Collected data
※

## config.mk

```make
export PLATFORM = sky130hd
export DESIGN_NAME = frame_cfg_sched_flat
export DESIGN_NICKNAME = d
export VERILOG_FILES = /design/src/rtl/frame_cfg_sched_if.sv /design/src/rtl/frame_cfg_sched.sv /design/src/flat_wrapper.sv
export SDC_FILE = /design/constraint.sdc
export NUM_CORES = 1
export LEC_CHECK = 0
export CORE_UTILIZATION = 59
export DETAILED_ROUTE_END_ITERATION = 10
export PLACE_DENSITY = 0.84
export RECOVER_POWER = 50
export SLEW_MARGIN = 10
export SYNTH_ARGS = -nofsm -noshare
export SYNTH_HDL_FRONTEND = slang
export SYNTH_SLANG_ARGS = --single-unit
```

## constraint.sdc

```tcl
create_clock -name clk_i -period 4.6 [get_ports clk_i]
set_clock_uncertainty 0.2 [all_clocks]
set_input_delay 0.92 -clock clk_i [delete_from_list [all_inputs] [get_ports clk_i]]
set_output_delay 0.92 -clock clk_i [all_outputs]
set_load 0.005 [all_outputs]
```

## src/rtl/frame_cfg_sched_if.sv

```systemverilog
// Host configuration channel for frame_cfg_sched: valid/ready request
// carrying (M, SS), plus a one-cycle error pulse for discarded requests.
interface frame_cfg_sched_if;
    logic       cfg_valid;
    logic       cfg_ready;
    logic [2:0] cfg_m;
    logic [3:0] cfg_ss;
    logic       cfg_err;

    modport master (
        output cfg_valid, cfg_m, cfg_ss,
        input  cfg_ready, cfg_err
    );

    modport slave (
        input  cfg_valid, cfg_m, cfg_ss,
        output cfg_ready, cfg_err
    );
endinterface

```

## src/rtl/frame_cfg_sched.sv

```systemverilog
// Frame scheduler and modulation/spreading config sequencer.
// After a warm-up, emits a periodic sof_tx strobe while enabled. Host config
// requests land in a single pending slot and are applied to the tx indices on
// the next sof_tx. Every sof_tx records the frame's effective tx config in a
// small FIFO; the rx indices pop from it on each sof_rx so the rx path follows
// the tx frame history.
module frame_cfg_sched #(
    parameter int FRAME_LEN = 1024,
    parameter int WARMUP    = 100,
    parameter int DEPTH     = 4,
    parameter int M_MAX     = 5,
    parameter int SS_MAX    = 15
) (
    input  logic                     clk_i,
    input  logic                     rst_i,        // async, active low
    input  logic                     en_i,
    input  logic                     sof_rx_i,
    frame_cfg_sched_if.slave         cfg,
    output logic                     sof_tx_o,
    output logic [15:0]              frame_cnt_o,
    output logic [2:0]               index_M_tx_o,
    output logic [3:0]               index_SS_tx_o,
    output logic [2:0]               index_M_rx_o,
    output logic [3:0]               index_SS_rx_o,
    output logic [$clog2(DEPTH):0]   fifo_lvl_o,
    output logic                     ready_o,
    output logic                     ovf_o,
    output logic                     unf_o
);

    localparam int PH_W = (FRAME_LEN > 1) ? $clog2(FRAME_LEN) : 1;
    localparam int WU_W = (WARMUP > 0) ? $clog2(WARMUP + 1) : 1;
    localparam int AW   = $clog2(DEPTH);
    localparam int LW   = AW + 1;

    localparam logic [PH_W-1:0] PH_LAST = PH_W'(FRAME_LEN - 1);
    localparam logic [WU_W-1:0] WU_LAST = WU_W'(WARMUP - 1);

    typedef enum logic [1:0] {S_WARMUP, S_IDLE, S_RUN} state_t;

    typedef struct packed {
        logic [2:0] m;
        logic [3:0] ss;
    } cfg_t;

    localparam cfg_t CFG_RST = '{m: 3'd1, ss: 4'd1};

    state_t          state_q, state_d;
    logic [WU_W-1:0] wu_q, wu_d;
    logic [PH_W-1:0] phase_q, phase_d;
    logic [15:0]     frame_cnt_q, frame_cnt_d;

    logic            pend_vld_q, pend_vld_d;
    cfg_t            pend_q, pend_d;
    cfg_t            tx_q, tx_d;
    cfg_t            rx_q, rx_d;
    logic            cfg_err_q, cfg_err_d;
    logic            ovf_q, ovf_d;
    logic            unf_q, unf_d;

    cfg_t            mem_q [DEPTH];
    logic [AW-1:0]   wptr_q, wptr_d;
    logic [AW-1:0]   rptr_q, rptr_d;
    logic [LW-1:0]   lvl_q, lvl_d;

    logic            sof_tx, ready, cfg_ready;
    logic            wu_last, ph_last;
    logic            accept, legal;
    logic            full, empty, push, pop;
    cfg_t            eff_cfg;

    assign wu_last = (wu_q == WU_LAST);
    assign ph_last = (phase_q == PH_LAST);

    // FSM: state register
    always_ff @(posedge clk_i or negedge rst_i) begin
        if (!rst_i) state_q <= S_WARMUP;
        else        state_q <= state_d;
    end

    // FSM: next state; a disabled RUN always finishes the current frame
    always_comb begin
        state_d = state_q;
        case (state_q)
            S_WARMUP: if (wu_last)           state_d = S_IDLE;
            S_IDLE:   if (en_i)              state_d = S_RUN;
            S_RUN:    if (!en_i && ph_last)  state_d = S_IDLE;
            default:                         state_d = S_WARMUP;
        endcase
    end

    // FSM: outputs decoded from state and frame phase
    always_comb begin
        sof_tx    = (state_q == S_RUN) && (phase_q == '0);
        ready     = (state_q != S_WARMUP);
        cfg_ready = ready && !pend_vld_q;
    end

    // Warm-up counter, frame phase and frame counter next-state
    always_comb begin
        wu_d        = wu_q;
        phase_d     = '0;
        frame_cnt_d = frame_cnt_q;
        if (state_q == S_WARMUP && !wu_last) wu_d = wu_q + 1'b1;
        if (state_q == S_RUN)                phase_d = ph_last ? '0 : phase_q + 1'b1;
        if (sof_tx)                          frame_cnt_d = frame_cnt_q + 16'd1;
    end

    // Counter registers
    always_ff @(posedge clk_i or negedge rst_i) begin
        if (!rst_i) begin
            wu_q        <= '0;
            phase_q     <= '0;
            frame_cnt_q <= '0;
        end else begin
            wu_q        <= wu_d;
            phase_q     <= phase_d;
            frame_cnt_q <= frame_cnt_d;
        end
    end

    assign accept = cfg.cfg_valid && cfg_ready;
    assign legal  = (cfg.cfg_m  != '0) && (32'(cfg.cfg_m)  <= M_MAX) &&
                    (cfg.cfg_ss != '0) && (32'(cfg.cfg_ss) <= SS_MAX);

    // The value pushed for a frame is what tx will use for it, i.e. after
    // the pending slot (if any) has been applied at this sof_tx.
    assign eff_cfg = pend_vld_q ? pend_q : tx_q;

    assign full  = (lvl_q == LW'(DEPTH));
    assign empty = (lvl_q == '0);
    assign push  = sof_tx && !full;
    assign pop   = sof_rx_i && ready && !empty;

    // Config slot, tx/rx indices, FIFO pointers and sticky flags next-state.
    // Accepts never coincide with an apply: cfg_ready is low while pending.
    always_comb begin
        pend_vld_d = pend_vld_q;
        pend_d     = pend_q;
        tx_d       = tx_q;
        rx_d       = rx_q;
        cfg_err_d  = accept && !legal;
        ovf_d      = ovf_q || (sof_tx && full);
        unf_d      = unf_q || (sof_rx_i && ready && empty);
        wptr_d     = wptr_q;
        rptr_d     = rptr_q;
        lvl_d      = lvl_q;

        if (sof_tx && pend_vld_q) begin
            tx_d       = pend_q;
            pend_vld_d = 1'b0;
        end else if (accept && legal) begin
            pend_d     = '{m: cfg.cfg_m, ss: cfg.cfg_ss};
            pend_vld_d = 1'b1;
        end

        if (push) wptr_d = wptr_q + 1'b1;
        if (pop) begin
            rx_d   = mem_q[rptr_q];
            rptr_d = rptr_q + 1'b1;
        end
        case ({push, pop})
            2'b10:   lvl_d = lvl_q + 1'b1;
            2'b01:   lvl_d = lvl_q - 1'b1;
            default: lvl_d = lvl_q;
        endcase
    end

    // Config, index, FIFO-control and flag registers
    always_ff @(posedge clk_i or negedge rst_i) begin
        if (!rst_i) begin
            pend_vld_q <= 1'b0;
            pend_q     <= CFG_RST;
            tx_q       <= CFG_RST;
            rx_q       <= CFG_RST;
            cfg_err_q  <= 1'b0;
            ovf_q      <= 1'b0;
            unf_q      <= 1'b0;
            wptr_q     <= '0;
            rptr_q     <= '0;
            lvl_q      <= '0;
        end else begin
            pend_vld_q <= pend_vld_d;
            pend_q     <= pend_d;
            tx_q       <= tx_d;
            rx_q       <= rx_d;
            cfg_err_q  <= cfg_err_d;
            ovf_q      <= ovf_d;
            unf_q      <= unf_d;
            wptr_q     <= wptr_d;
            rptr_q     <= rptr_d;
            lvl_q      <= lvl_d;
        end
    end

    // FIFO storage; contents are only meaningful below the level count
    always_ff @(posedge clk_i) begin
        if (push) mem_q[wptr_q] <= eff_cfg;
    end

    assign cfg.cfg_ready = cfg_ready;
    assign cfg.cfg_err   = cfg_err_q;
    assign sof_tx_o      = sof_tx;
    assign ready_o       = ready;
    assign frame_cnt_o   = frame_cnt_q;
    assign index_M_tx_o  = tx_q.m;
    assign index_SS_tx_o = tx_q.ss;
    assign index_M_rx_o  = rx_q.m;
    assign index_SS_rx_o = rx_q.ss;
    assign fifo_lvl_o    = lvl_q;
    assign ovf_o         = ovf_q;
    assign unf_o         = unf_q;

endmodule
```

## src/flat_wrapper.sv

```systemverilog
// flat-port wrapper written by rule: the top's interface ports become plain ports
module frame_cfg_sched_flat 
#(
    parameter int FRAME_LEN = 1024,
    parameter int WARMUP    = 100,
    parameter int DEPTH     = 4,
    parameter int M_MAX     = 5,
    parameter int SS_MAX    = 15
)
  (clk_i, rst_i, en_i, sof_rx_i, sof_tx_o, frame_cnt_o, index_M_tx_o, index_SS_tx_o, index_M_rx_o, index_SS_rx_o, fifo_lvl_o, ready_o, ovf_o, unf_o, cfg_cfg_valid, cfg_cfg_m, cfg_cfg_ss, cfg_cfg_ready, cfg_cfg_err);
  frame_cfg_sched_if cfg_i ();
  input  logic clk_i;
  input  logic rst_i;
  input  logic en_i;
  input  logic sof_rx_i;
  output logic sof_tx_o;
  output logic [15:0] frame_cnt_o;
  output logic [2:0] index_M_tx_o;
  output logic [3:0] index_SS_tx_o;
  output logic [2:0] index_M_rx_o;
  output logic [3:0] index_SS_rx_o;
  output logic [$clog2(DEPTH):0] fifo_lvl_o;
  output logic ready_o;
  output logic ovf_o;
  output logic unf_o;
  input wire logic [$bits(cfg_i.cfg_valid)-1:0] cfg_cfg_valid;
  input wire logic [$bits(cfg_i.cfg_m)-1:0] cfg_cfg_m;
  input wire logic [$bits(cfg_i.cfg_ss)-1:0] cfg_cfg_ss;
  output wire logic [$bits(cfg_i.cfg_ready)-1:0] cfg_cfg_ready;
  output wire logic [$bits(cfg_i.cfg_err)-1:0] cfg_cfg_err;
  assign cfg_i.cfg_valid = cfg_cfg_valid;
  assign cfg_i.cfg_m = cfg_cfg_m;
  assign cfg_i.cfg_ss = cfg_cfg_ss;
  assign cfg_cfg_ready = cfg_i.cfg_ready;
  assign cfg_cfg_err = cfg_i.cfg_err;
  frame_cfg_sched #(.FRAME_LEN(FRAME_LEN), .WARMUP(WARMUP), .DEPTH(DEPTH), .M_MAX(M_MAX), .SS_MAX(SS_MAX)) u_core (.clk_i(clk_i), .rst_i(rst_i), .en_i(en_i), .sof_rx_i(sof_rx_i), .cfg(cfg_i), .sof_tx_o(sof_tx_o), .frame_cnt_o(frame_cnt_o), .index_M_tx_o(index_M_tx_o), .index_SS_tx_o(index_SS_tx_o), .index_M_rx_o(index_M_rx_o), .index_SS_rx_o(index_SS_rx_o), .fifo_lvl_o(fifo_lvl_o), .ready_o(ready_o), .ovf_o(ovf_o), .unf_o(unf_o));
endmodule
```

※

Problem to solve
Look through the records above for the string "Host", then copy every line that has it.

Result
// Host configuration channel for frame_cfg_sched: valid/ready request
// After a warm-up, emits a periodic sof_tx strobe while enabled. Host config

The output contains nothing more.